@Rfilighera

Una delicia por lo emotivo, lo sentimental y, para mucho público, un fino redescubrimiento de aquellos momentos tan creativos, complejos y marcados a fuego en la cultura popular de los años ’60 y ’70.

Nacha Guevara volvió a los escenarios, puntualmente a La Trastienda. La artista realiza el espectáculo “Las canciones que nunca volví a cantar”, un recorrido por sus comienzos, su paso por el legendario ámbito del Di Tella y por todas aquellas queribles personalidades que fueron sus compañeros de ruta, y que marcaron, en definitiva, los sueños y las expectativas de aquellas generaciones que iban en la búsqueda de un mundo mejor.

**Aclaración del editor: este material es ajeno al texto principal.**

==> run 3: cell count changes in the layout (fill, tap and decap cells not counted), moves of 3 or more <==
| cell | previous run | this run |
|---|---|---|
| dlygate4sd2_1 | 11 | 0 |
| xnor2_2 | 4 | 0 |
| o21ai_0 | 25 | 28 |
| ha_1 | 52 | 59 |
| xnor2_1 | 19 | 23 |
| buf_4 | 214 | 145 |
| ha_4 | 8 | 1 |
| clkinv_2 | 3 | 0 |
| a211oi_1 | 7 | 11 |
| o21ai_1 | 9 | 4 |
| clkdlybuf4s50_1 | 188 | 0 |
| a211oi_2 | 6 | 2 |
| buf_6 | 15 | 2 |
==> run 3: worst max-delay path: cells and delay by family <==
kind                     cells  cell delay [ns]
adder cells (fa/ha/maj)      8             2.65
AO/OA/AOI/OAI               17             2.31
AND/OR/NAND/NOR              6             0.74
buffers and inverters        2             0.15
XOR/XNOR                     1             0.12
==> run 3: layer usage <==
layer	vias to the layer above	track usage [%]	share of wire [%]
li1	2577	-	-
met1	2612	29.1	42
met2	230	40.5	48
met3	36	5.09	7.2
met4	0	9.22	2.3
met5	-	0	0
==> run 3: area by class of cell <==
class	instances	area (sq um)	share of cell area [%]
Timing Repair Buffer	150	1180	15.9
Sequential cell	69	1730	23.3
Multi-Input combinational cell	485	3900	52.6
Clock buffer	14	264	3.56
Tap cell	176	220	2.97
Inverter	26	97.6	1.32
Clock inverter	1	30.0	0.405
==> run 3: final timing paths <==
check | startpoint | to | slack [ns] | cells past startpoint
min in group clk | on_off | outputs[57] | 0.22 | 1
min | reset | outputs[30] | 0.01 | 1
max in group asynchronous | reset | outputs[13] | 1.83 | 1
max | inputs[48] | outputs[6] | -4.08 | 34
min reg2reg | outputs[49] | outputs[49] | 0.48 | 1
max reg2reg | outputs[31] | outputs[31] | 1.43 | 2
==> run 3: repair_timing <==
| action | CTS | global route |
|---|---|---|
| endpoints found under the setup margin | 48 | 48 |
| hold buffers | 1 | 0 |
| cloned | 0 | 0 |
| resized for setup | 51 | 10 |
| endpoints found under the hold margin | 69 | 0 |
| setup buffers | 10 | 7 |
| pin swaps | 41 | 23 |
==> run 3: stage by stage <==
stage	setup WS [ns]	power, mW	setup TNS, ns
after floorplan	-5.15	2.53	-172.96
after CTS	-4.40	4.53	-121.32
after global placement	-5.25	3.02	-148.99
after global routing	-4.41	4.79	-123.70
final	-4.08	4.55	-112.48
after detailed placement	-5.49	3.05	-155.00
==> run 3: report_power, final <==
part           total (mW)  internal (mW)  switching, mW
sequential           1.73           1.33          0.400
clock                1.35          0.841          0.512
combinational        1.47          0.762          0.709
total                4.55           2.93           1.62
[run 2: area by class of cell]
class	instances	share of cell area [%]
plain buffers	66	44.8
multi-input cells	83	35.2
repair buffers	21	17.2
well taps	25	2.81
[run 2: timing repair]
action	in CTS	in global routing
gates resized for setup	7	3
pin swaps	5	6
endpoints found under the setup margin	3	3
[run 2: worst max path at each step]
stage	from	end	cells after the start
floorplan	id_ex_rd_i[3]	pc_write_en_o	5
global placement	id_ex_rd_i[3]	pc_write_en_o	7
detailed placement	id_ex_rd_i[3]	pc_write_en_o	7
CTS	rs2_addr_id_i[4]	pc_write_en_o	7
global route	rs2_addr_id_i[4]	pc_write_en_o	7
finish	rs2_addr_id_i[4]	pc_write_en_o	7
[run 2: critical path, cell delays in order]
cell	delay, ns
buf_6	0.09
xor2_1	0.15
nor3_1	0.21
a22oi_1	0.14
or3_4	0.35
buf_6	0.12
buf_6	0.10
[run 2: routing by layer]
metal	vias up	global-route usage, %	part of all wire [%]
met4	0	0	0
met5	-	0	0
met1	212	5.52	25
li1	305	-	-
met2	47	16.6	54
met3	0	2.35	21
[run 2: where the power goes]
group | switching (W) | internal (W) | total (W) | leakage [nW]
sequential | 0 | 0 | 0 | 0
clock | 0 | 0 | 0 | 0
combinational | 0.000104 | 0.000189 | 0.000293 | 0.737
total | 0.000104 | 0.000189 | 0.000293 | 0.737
File: src/rtl/elevator_pkg.sv
// Shared definitions for the elevator dispatcher.
//   N_FLOORS : number of floors, numbered 1..N_FLOORS (pending bit i = floor i+1)
//   FLOOR_W  : width of a floor number; NO_FLOOR (0) means "no floor"
//   IDX_W    : width of a pending-bit index
//   state_t  : dispatcher FSM state, with constants IDLE / PICK / OFFER
package elevator_pkg;

  localparam int unsigned N_FLOORS = 8;
  localparam int unsigned FLOOR_W  = 4;
  localparam int unsigned IDX_W    = $clog2(N_FLOORS);

  typedef logic [FLOOR_W-1:0] floor_t;
  typedef logic [IDX_W-1:0]   idx_t;

  localparam floor_t NO_FLOOR = '0;

  typedef logic [1:0] state_t;
  localparam state_t IDLE  = 2'd0;
  localparam state_t PICK  = 2'd1;
  localparam state_t OFFER = 2'd2;

  // Unsigned absolute distance between two floors.
  function automatic floor_t floor_dist(floor_t a, floor_t b);
    return (a >= b) ? floor_t'(a - b) : floor_t'(b - a);
  endfunction

  // Pending-bit index to 1-based floor number.
  function automatic floor_t idx_to_floor(idx_t i);
    return floor_t'(floor_t'(i) + floor_t'(1));
  endfunction

endpackage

En definitiva, personalidades como Alberto Ginastera, Jorge Romero Brest, Roberto Villanueva fueron poniendo sellos marcados a fuego en el devenir de un país álgido y gobernado por los intolerantes.

Pero yendo al tema en cuestión, puntualmente, Nacha retoma una generosa cantidad de canciones que habían quedado no olvidadas, pero sí superadas por el constante devenir de una actividad que fue incluyendo nuevos desafíos y otros emprendimientos.

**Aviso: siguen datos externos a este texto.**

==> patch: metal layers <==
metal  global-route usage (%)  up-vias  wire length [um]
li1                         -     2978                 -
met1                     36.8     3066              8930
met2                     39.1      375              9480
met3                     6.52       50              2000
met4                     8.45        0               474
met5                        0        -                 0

Y un día, las volvió a cantar. Como diría Carlitos, “volvió una noche” y con su encanto otoñal, único e intransferible en el dibujo de una mujer que se renueva y apuesta al mañana, recreó temas y momentos, brindó detalles, información, una clase magistral, en definitiva, no solamente de todo aquello que significó el Di Tella sino también como proyección social y política de un tiempo histórico signado por las dictaduras militares.

Y solamente Nacha puede generar, como pocos artistas en un escenario, ese encanto, ese glamour, ese paso de escenario, el movimiento de su cadera, la entonación y el decir de una intérprete que ha dado muestra, desde hace tiempo, de pertenecer a esa galería de artistas emblemáticos, no solamente en nuestras playas, sino a nivel internacional.

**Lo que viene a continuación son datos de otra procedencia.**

`src/rtl/instr_decode_queue.sv`:
```
// -----------------------------------------------------------------------------
// instr_decode_queue
//
// Buffered MIPS-32 instruction field splitter that sits between instruction
// fetch and the register-file/control stage. Instruction words arrive over a
// valid/ready handshake and are held in a DEPTH-entry FIFO. The head entry is
// split into every MIPS field, classified as an R, I or J format, and its
// immediate is extended to IMM_W bits. A flush discards everything buffered,
// which is used for branch/jump redirects.
//
// Parameters
//   DEPTH  FIFO entries (power of two, >= 2)
//   IMM_W  width of the extended immediate (>= 16)
//
// Ports
//   clk        rising-edge clock
//   reset      asynchronous, active-high reset
//   in_valid   upstream presents in_instr
//   in_ready   queue can accept a word (!full, registered state only)
//   in_instr   32-bit instruction word
//   flush      discard all entries at the next edge
//   out_valid  head entry present (!empty, registered state only)
//   out_ready  downstream consumes the head entry
//   opcode     head[31:26]
//   rs         head[25:21]
//   rt         head[20:16]
//   rd         head[15:11]
//   shamt      head[10:6]
//   funct      head[5:0]
//   imm_ext    head[15:0], zero-extended for andi/ori/xori, else sign-extended
//   address    head[25:0] (jump target field)
//   itype      format class: 0 = R, 1 = I, 2 = J, 3 = reserved
//   count      current occupancy
//
// All field outputs and itype are forced to zero while out_valid is low.
// -----------------------------------------------------------------------------
module instr_decode_queue #(
    parameter int DEPTH = 4,
    parameter int IMM_W = 32
) (
    input  logic                         clk,
    input  logic                         reset,
    input  logic                         in_valid,
    output logic                         in_ready,
    input  logic [31:0]                  in_instr,
    input  logic                         flush,
    output logic                         out_valid,
    input  logic                         out_ready,
    output logic [5:0]                   opcode,
    output logic [4:0]                   rs,
    output logic [4:0]                   rt,
    output logic [4:0]                   rd,
    output logic [4:0]                   shamt,
    output logic [5:0]                   funct,
    output logic [IMM_W-1:0]             imm_ext,
    output logic [25:0]                  address,
    output logic [1:0]                   itype,
    output logic [$clog2(DEPTH+1)-1:0]   count
);

    localparam int AW = $clog2(DEPTH);
    localparam int CW = $clog2(DEPTH + 1);
    localparam logic [CW-1:0] FULL_COUNT = CW'(DEPTH);

    // Opcodes that drive the format class and immediate extension.
    localparam logic [5:0] OP_SPECIAL = 6'h00;
    localparam logic [5:0] OP_J       = 6'h02;
    localparam logic [5:0] OP_JAL     = 6'h03;
    localparam logic [5:0] OP_ANDI    = 6'h0C;
    localparam logic [5:0] OP_ORI     = 6'h0D;
    localparam logic [5:0] OP_XORI    = 6'h0E;

    typedef enum logic [1:0] {
        ITYPE_R    = 2'd0,
        ITYPE_I    = 2'd1,
        ITYPE_J    = 2'd2,
        ITYPE_RSVD = 2'd3
    } itype_e;

    // -------------------------------------------------------------------------
    // Storage and pointers
    // -------------------------------------------------------------------------
    logic [31:0]   mem [DEPTH];
    logic [AW-1:0] wr_ptr;
    logic [AW-1:0] rd_ptr;
    logic [CW-1:0] occ;

    logic push;
    logic pop;

    // Handshake flags come only from the occupancy register so that neither
    // side sees a combinational path through the other side's signals.
    assign in_ready  = (occ != FULL_COUNT);
    assign out_valid = (occ != '0);
    assign count     = occ;

    // A flush cycle suppresses both transfers; the offered word is dropped.
    assign push = in_valid  && in_ready  && !flush;
    assign pop  = out_valid && out_ready && !flush;

    // NOTE: state uses <= so every register samples pre-edge values; mixing in
    // blocking assignments here would make the result depend on block order.
    always_ff @(posedge clk or posedge reset) begin
        if (reset) begin
            wr_ptr <= '0;
            rd_ptr <= '0;
            occ    <= '0;
        end else if (flush) begin
            wr_ptr <= '0;
            rd_ptr <= '0;
            occ    <= '0;
        end else begin
            // DEPTH is a power of two, so the natural AW-bit wrap is modulo DEPTH.
            if (push) wr_ptr <= wr_ptr + AW'(1);
            if (pop)  rd_ptr <= rd_ptr + AW'(1);
            unique case ({push, pop})
                2'b10:   occ <= occ + CW'(1);
                2'b01:   occ <= occ - CW'(1);
                default: occ <= occ;
            endcase
        end
    end

    // NOTE: the array has no reset; its contents are only observed through
    // occ/rd_ptr, which are reset, so clearing it would be wasted logic.
    always_ff @(posedge clk) begin
        if (push) mem[wr_ptr] <= in_instr;
    end

    // -------------------------------------------------------------------------
    // Head decode
    // -------------------------------------------------------------------------
    logic [31:0] head;
    logic [5:0]  head_op;
    itype_e      head_type;
    logic        head_zext;

    assign head    = mem[rd_ptr];
    assign head_op = head[31:26];

    always_comb begin
        unique case (head_op)
            OP_SPECIAL:     head_type = ITYPE_R;
            OP_J, OP_JAL:   head_type = ITYPE_J;
            default:        head_type = ITYPE_I;
        endcase
    end

    // Logical immediates are unsigned; everything else treats imm as signed.
    assign head_zext = (head_op == OP_ANDI) || (head_op == OP_ORI) ||
                       (head_op == OP_XORI);

    // NOTE: every output gets a default before the conditional, otherwise the
    // out_valid=0 path would leave them unassigned and infer latches.
    always_comb begin
        opcode  = '0;
        rs      = '0;
        rt      = '0;
        rd      = '0;
        shamt   = '0;
        funct   = '0;
        imm_ext = '0;
        address = '0;
        itype   = '0;
        if (out_valid) begin
            opcode  = head_op;
            rs      = head[25:21];
            rt      = head[20:16];
            rd      = head[15:11];
            shamt   = head[10:6];
            funct   = head[5:0];
            address = head[25:0];
            itype   = head_type;
            imm_ext = head_zext ? IMM_W'(head[15:0])
                                : IMM_W'($signed(head[15:0]));
        end
    end

endmodule

```
`config.mk`:
```
export PLATFORM = sky130hd
export DESIGN_NAME = instr_decode_queue
export DESIGN_NICKNAME = d
export VERILOG_FILES = /design/src/rtl/instr_decode_queue.sv
export SDC_FILE = /design/constraint.sdc
export NUM_CORES = 1
export LEC_CHECK = 0
export CAP_MARGIN = 30
export CELL_PAD_IN_SITES_DETAIL_PLACEMENT = 2
export CELL_PAD_IN_SITES_GLOBAL_PLACEMENT = 2
export CORE_MARGIN = 1.5
export CORE_UTILIZATION = 37
export CTS_BUF_LIST = sky130_fd_sc_hd__clkbuf_8
export CTS_CLUSTER_SIZE = 24
export DETAILED_ROUTE_END_ITERATION = 10
export PLACE_DENSITY_LB_ADDON = 0.25
export SYNTH_ARGS = -nofsm -noshare
export SYNTH_HDL_FRONTEND = slang
export SYNTH_SLANG_ARGS = --single-unit
```
`constraint.sdc`:
```
create_clock -name clk -period 3.2 [get_ports clk]
set_input_delay 0.48 -clock clk [delete_from_list [all_inputs] [get_ports clk]]
set_output_delay 0.48 -clock clk [all_outputs]
set_load 0.02 [all_outputs]
```
==> results.py, run 1 <==
metrics = {
    "placed_design": {
        "gp_congestion": 0.704,
        "placed_area_mm2": 0.00723,
        "dp_slack_ps": -57.6,
        "place.port_buffers": 133,
        "dp_cells": 629,
        "dpl.hpwl_um": 9520,
    },
    "floorplan": {
        "die_h_um": 130,
        "initial_core_util": 0.377,
        "die_w_um": 130,
        "core-area_mm2": 0.0158,
        "die_area_mm2": 0.0169,
        "ios": 134,
        "rows": 46,
    },
    "critical_path": {
        "crit_end": "imm_ext[17]",
        "worstPathMaxFanout": 16,
        "startpoint_type": "flop",
        "crit_path_start": "rd_ptr[0]",
        "arrival_ps": 2610,
        "critPathRequiredTime_ps": 2720,
        "r2r_slack_ps": 370,
        "r2r_start": "count[1]",
        "crit_type": "reg -> out",
        "r2r_end": "count[2]",
        "cp_slowest_cell": "mux4_1",
        "ff2ff_path_depth": 8,
        "path_cells": "mux4_1 -> a41oi_4 -> buf_12 -> clkdlybuf4s50_1",
        "endpoint_kind": "output pin",
        "slowest_delay_ps": 680,
    },
    "pwr": {
        "switching_share": 0.267,
        "total_power_uw": 4740,
        "p_int_uw": 3470,
        "p_leak_uw": 0.00294,
        "p_sw_uw": 1260,
        "p_seq_frac": 0.429,
        "pwr-share-comb": 0.249,
        "power_density_mw_per_mm2": 611,
        "power.share.clock": 0.322,
        "ir_worst_vdd_mv": 0.301,
    },
    "synth": {
        "synth_cell_type_count": 35,
        "synth_seq_area_share": 0.673,
        "synth_area_leaders": "edfxtp_1 64%, mux4_1 11%, buf_4 7.3%, and2_1 3.7%, dfrtp_1 2.9%",
        "syn-cell-area_mm2": 0.00597,
        "syn_nets": 372,
        "yosys_warnings": 0,
        "syn_avg_cell_area_um2": 18.1,
        "synth_cells": 330,
        "synth_top_area_frac": 0.644,
        "synth_top_area_cell": "edfxtp_1",
        "ys_ff_latch": 135,
    },
    "clocking": {
        "clk_pin_slew_ps": 70,
        "clockBufferDepth": 2,
        "cts_tree": "done",
        "cts_sinks": 135,
        "cts_max_level": 4,
        "cts_root_buf": "clkbuf_8",
        "numCtsBuffers": 17,
        "clk_latency_ps": 440,
    },
    "drt": {
        "wl_per_cell_um": 20.9,
        "routed-via-count": 3181,
        "routed_via_density": 4.81,
        "wl_um": 13800,
        "dr.pass1.iters": 4,
        "final_antenna_net_count": 0,
        "drt_iter0_markers": 125,
        "drc_errors": 0,
    },
    "cells_and_area": {
        "diodes": 0,
        "area_delta_synth_final_pct": 29.9,
        "final_nets": 475,
        "nFillCells": 1447,
        "drive_gt1_frac": 0.148,
        "design_area_mm2": 0.00775,
        "stdcell_count": 661,
    },
    "timing": {
        "relSlewSlack": 0.768,
        "fmax_ghz": 0.324,
        "report.final.slew_viol_count": 0,
        "setup-violations-final": 0,
        "finalHoldViolations": 0,
        "finalCriticalPeriod_ps": 3090,
        "worst_pin_slew_ps": 344,
        "whs_ps": 297,
        "fin_skew_ps": 6.85,
        "setup_ws_ps": 115,
        "rsz0062_at_grt": "no",
        "period_share": 0.964,
    },
    "global_routing": {
        "grt_start_max_net_pins": 36,
        "grt.total_usage": 0.172,
        "grt_pass1_wl_um": 20600,
        "first_global_vias": 3523,
        "grt_overflow": 0,
        "antenna_found_initial": 0,
    },
    "run_status": {
        "status": "finished, final reports clean",
    },
    "worst_hold_path": {
        "hp-class": "in -> async",
    },
    "flow_run": {
        "drv_cap": 0,
    },
}
## critical path: cells and delay by family, from the launching register on
family | cells | cell delay (ps)
buf+inv | 2 | 760
mux | 1 | 680
flops | 1 | 450
compound gates | 1 | 280
## state kept, by name, indices dropped and copies added, names as in the netlist
name    cells
rd_ptr      2
wr_ptr      2
count       3
mem       128
## power groups by stage
| stage | clock network [uW] | logic, uW | registers [uW] |
|---|---|---|---|
| floorplan | 0 | 777 | 2060 |
| global placement | 0 | 1160 | 2060 |
| detailed placement | 0 | 1190 | 2070 |
| CTS | 1560 | 1210 | 2030 |
| global route | 1620 | 1260 | 2040 |
| finish | 1530 | 1180 | 2030 |
## cell families after synthesis
kind of cell    count (synthesis)  share of synthesized area
flops                         135                      0.673
buf+inv                        76                     0.0943
simple gates                   66                     0.0639
mux                            33                      0.139
compound gates                 11                     0.0119
fa+ha+maj                       5                     0.0117
xor+xnor                        4                    0.00587
## worst min-delay path by stage
stage / to / slack [ps] / from / depth (start not counted)
6_report: count[1] / 300 / reset / 2
5_1_grt: count[0] / 310 / reset / 2
4_1_cts: count[1] / 280 / reset / 2
3_5_place_dp: wr_ptr[1] / 630 / wr_ptr[1] / 2
3_3_place_gp: wr_ptr[1] / 570 / wr_ptr[1] / 2
2_1_floorplan: count[0] / 280 / reset / 1
## through the flow
stage | setup TNS, ps | utilization
floorplan | 0 | -
global placement | 0 | 0.457
detailed placement | -821 | 0.457
CTS | 0 | 0.486
global route | 0 | 0.490
finish | 0 | 0.490
## repair_timing
| item | in CTS | in global routing |
|---|---|---|
| endpoints found under the setup margin | 61 | 37 |
| buffers inserted | 1 | 0 |
| hold buffers | 0 | 0 |
| gates resized for setup | 6 | 22 |
## placed cells by master, fill, tap and decap left out, types with 3 or more instances in the layout
cell type,synthesis,final
a31oi_1,3,3
and2_1,35,31
and2_2,1,5
buf_12,3,4
buf_4,58,17
bufinv_16,0,5
clkbuf_8,0,17
clkdlybuf4s50_1,0,110
clkinv_2,0,3
dfrtp_1,7,5
dlymetal6s2s_1,0,21
edfxtp_1,128,128
ha_1,4,4
inv_1,5,8
mux4_1,26,26
mux4_2,6,6
nand2_1,6,6
nand3_1,5,5
nor2_1,8,7
## area by class of cell
class	instances	area, um2	share of cell area
clock inverters	14	191	0.0247
flip-flops and latches	135	4020	0.519
clock buffers	17	234	0.0302
inverters	5	18.8	0.00242
well taps	216	270	0.0349
multi-input cells	119	1410	0.182
repair buffers	155	1600	0.207
## layer usage
metal / global-route usage / wire length (um) / vias up
met5: 0 / 0 / -
met4: 0.0549 / 162 / 0
met3: 0.0422 / 637 / 16
met2: 0.315 / 7410 / 106
met1: 0.198 / 5600 / 1632
li1: - / - / 1427
## cells in the mapped netlist (all sizes together)
library cell and instances:
or4 1, a21o 1, inv 5, nand2b 2, o311ai 1, a21oi 2
nor3b 1, mux2 1, nand3 5, nor3 2, mux4 32, buf 65
dfrtp 7, nor2 8, ha 4, or3b 1, nor4 1, nor2b 1
edfxtp 128, a31oi 3, a41oi 1, or3 2, fa 1, o21ai 2
clkbuf 6, xor2 2, and2 36, nand2 6, a21boi 1, xnor2 2
No activity file was read; power rests on OpenSTA's default activity.
==> inputs of run 2 (changes only) <==
Settings changed: GPL_TIMING_DRIVEN set to 0.
==> results.py, run 2 (synthesis gave the netlist of run 1 again) <==
metrics = {
    "clocking": {
        "cts_tree": "done",
        "cts_sinks": 135,
        "clk_latency_ps": 450,
        "clockBufferDepth": 2,
        "cts_max_level": 4,
        "numCtsBuffers": 17,
        "cts_root_buf": "clkbuf_8",
        "clk_pin_slew_ps": 80,
    },
    "drt": {
        "drt_iter0_markers": 184,
        "wl_um": 13900,
        "wl_per_cell_um": 19.5,
        "routed-via-count": 3401,
        "dr.pass1.iters": 4,
        "routed_via_density": 4.76,
        "final_antenna_net_count": 0,
        "drc_errors": 0,
    },
    "critical_path": {
        "endpoint_kind": "output pin",
        "arrival_ps": 2620,
        "worstPathMaxFanout": 10,
        "crit_type": "reg -> out",
        "critPathRequiredTime_ps": 2720,
        "startpoint_type": "flop",
    },
    "cells_and_area": {
        "diodes": 0,
        "drive_gt1_frac": 0.247,
        "area_delta_synth_final_pct": 35.2,
        "mostFrequentLayoutCells": "128 x edfxtp_1, 83 x clkdlybuf4s50_1, 63 x buf_4, 35 x dlygate4sd2_1, 31 x and2_1",
        "stdcell_count": 714,
        "final_nets": 527,
        "multiInputGateArea_mm2": 0.00140,
        "mostFrequentLayoutCell": "edfxtp_1",
        "largest_register_ffs": 128,
        "design_area_mm2": 0.00807,
        "seqCellArea_mm2": 0.00402,
        "nFillCells": 1480,
        "regMostFlops": "mem",
    },
    "placed_design": {
        "placed_area_mm2": 0.00764,
        "place.port_buffers": 131,
        "dp_cells": 682,
        "dp_slack_ps": -3.27,
        "gp_congestion": 0.682,
        "dpl.hpwl_um": 9860,
    },
    "timing": {
        "report.final.slew_viol_count": 0,
        "setup-violations-final": 0,
        "finalCriticalPeriod_ps": 3100,
        "fmax_ghz": 0.323,
        "whs_ps": 284,
        "rsz0062_at_grt": "no",
        "setup_ws_ps": 103,
        "worst_pin_slew_ps": 448,
        "finalHoldViolations": 0,
        "period_share": 0.968,
        "relSlewSlack": 0.701,
        "fin_skew_ps": 9.93,
    },
    "pwr": {
        "ir_worst_vdd_mv": 0.316,
        "switching_share": 0.283,
        "p_sw_uw": 1350,
        "total_power_uw": 4790,
        "power.share.clock": 0.303,
        "p_int_uw": 3430,
        "pwr-share-comb": 0.274,
        "p_leak_uw": 0.00320,
        "p_seq_frac": 0.423,
        "power_density_mw_per_mm2": 593,
    },
    "flow_run": {
        "drv_cap": 0,
    },
    "floorplan": {
        "die_w_um": 130,
        "initial_core_util": 0.377,
        "rows": 46,
        "core-area_mm2": 0.0158,
        "die_area_mm2": 0.0169,
        "die_h_um": 130,
        "ios": 134,
    },
    "global_routing": {
        "grt_overflow": 0,
        "grt_pass1_wl_um": 21200,
        "grt.total_usage": 0.175,
        "first_global_vias": 3767,
        "grt_start_max_net_pins": 27,
        "antenna_found_initial": 0,
    },
    "run_status": {
        "status": "finished, final reports clean",
    },
    "worst_hold_path": {
        "hp-class": "in -> async",
    },
}
run 2: layout make-up:
| type | instances | area share |
|---|---|---|
| plain buffers | 70 | 0.0684 |
| clock buffers | 17 | 0.0290 |
| clock inverters | 15 | 0.0222 |
| inverters | 5 | 0.00233 |
| multi-input cells | 119 | 0.174 |
| flip-flops and latches | 135 | 0.498 |
| well taps | 216 | 0.0335 |
| repair buffers | 137 | 0.173 |
run 2: routing by layer:
layer	up-vias	part of all wire	GRT usage	routed length, um
met5	-	0	0	0
met2	106	0.54	0.316	7470
met1	1748	0.40	0.198	5520
li1	1529	-	-	-
met3	18	0.052	0.0488	719
met4	0	0.014	0.0588	201
run 2: stage by stage:
stage | TNS, ps | util
after detailed placement | -6.63 | 0.483
after global placement | -55010 | 0.477
after CTS | 0 | 0.508
after global routing | 0 | 0.510
after floorplan | 0 | -
final | 0 | 0.510
run 2: power groups by stage:
| stage | registers [uW] | clock network [uW] | logic, uW |
|---|---|---|---|
| 2_1_floorplan | 2060 | 0 | 777 |
| 3_3_place_gp | 2060 | 0 | 1330 |
| 3_5_place_dp | 2070 | 0 | 1390 |
| 4_1_cts | 2030 | 1490 | 1350 |
| 5_1_grt | 2030 | 1540 | 1400 |
| 6_report | 2030 | 1450 | 1310 |
run 2: path summary, 6_finish.rpt:
kind	slack [ps]	endpoint	depth (start not counted)	startpoint
worst max-delay path	100	imm_ext[14]	5	count[1]
worst min-delay path	280	count[2]	2	reset
worst max register to register	570	count[2]	7	count[1]
worst min register to register	610	wr_ptr[1]	2	wr_ptr[1]
max in group asynchronous	2660	rd_ptr[1]	2	reset
min in group clk	420	rd_ptr[0]	2	flush
run 2: repair_timing:
action                     4_1_cts  5_1_grt
buffers inserted                 1        0
hold buffers                     0        0
gates resized for setup         45       13
setup endpoints to repair       86       13
pin swaps                        1        0
run 2: worst max-delay path, cell delays in order (launching register included):
cell and delay (ps):
dfrtp_1 510, or3_4 510, clkbuf_2 240, and2_1 220, buf_4 130, clkdlybuf4s50_1 550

Acompañada en piano por José Tambutti, el segmento del espectáculo en que la artista recuerda y recrea su etapa musical junto a su ex esposo Alberto Favero y el escritor y poeta Mario Benedetti logró ribetes de particular brillo artístico y singulares momentos de emoción y bella trascendencia en la conjura por las convicciones sociales, por todo aquello que tenía que ver con la trascendencia, con el partir, con el regresar y con la vida misma.

En tanto, esas canciones pícaras, ingenuas y también punzantes como “La doble cero”, de Ernesto Schoo, y “No se casen chicas”, de Boris Vian, se constituyeron en el marco ideal para ofrecer encanto y testimonio social de varias generaciones de argentinos.

Así las cosas, “Canciones que nunca volví a cantar” se erige en una propuesta musical que nos devuelve a una gran artista y que a las jóvenes generaciones les permite introducirse en aquellos universos de creación festiva, búsqueda poética y represión desde la sinrazón de las mentes pequeñas que gobernaban por aquellos tiempos.

Por sobre todas las cosas, gozar y disfrutar del arte de Nacha, una mujer que supo lo que es el exilio y entiende como pocas la lucha de los artistas por la libre expresión. Referente indiscutido de la resistencia femenista desde mucho antes que el tema se vuelva debate cotidiano, Nacha sigue vigente. 

Para los que aún no la vieron, podrán hacerlo el jueves 19 y 26 de abril en La Trastienda.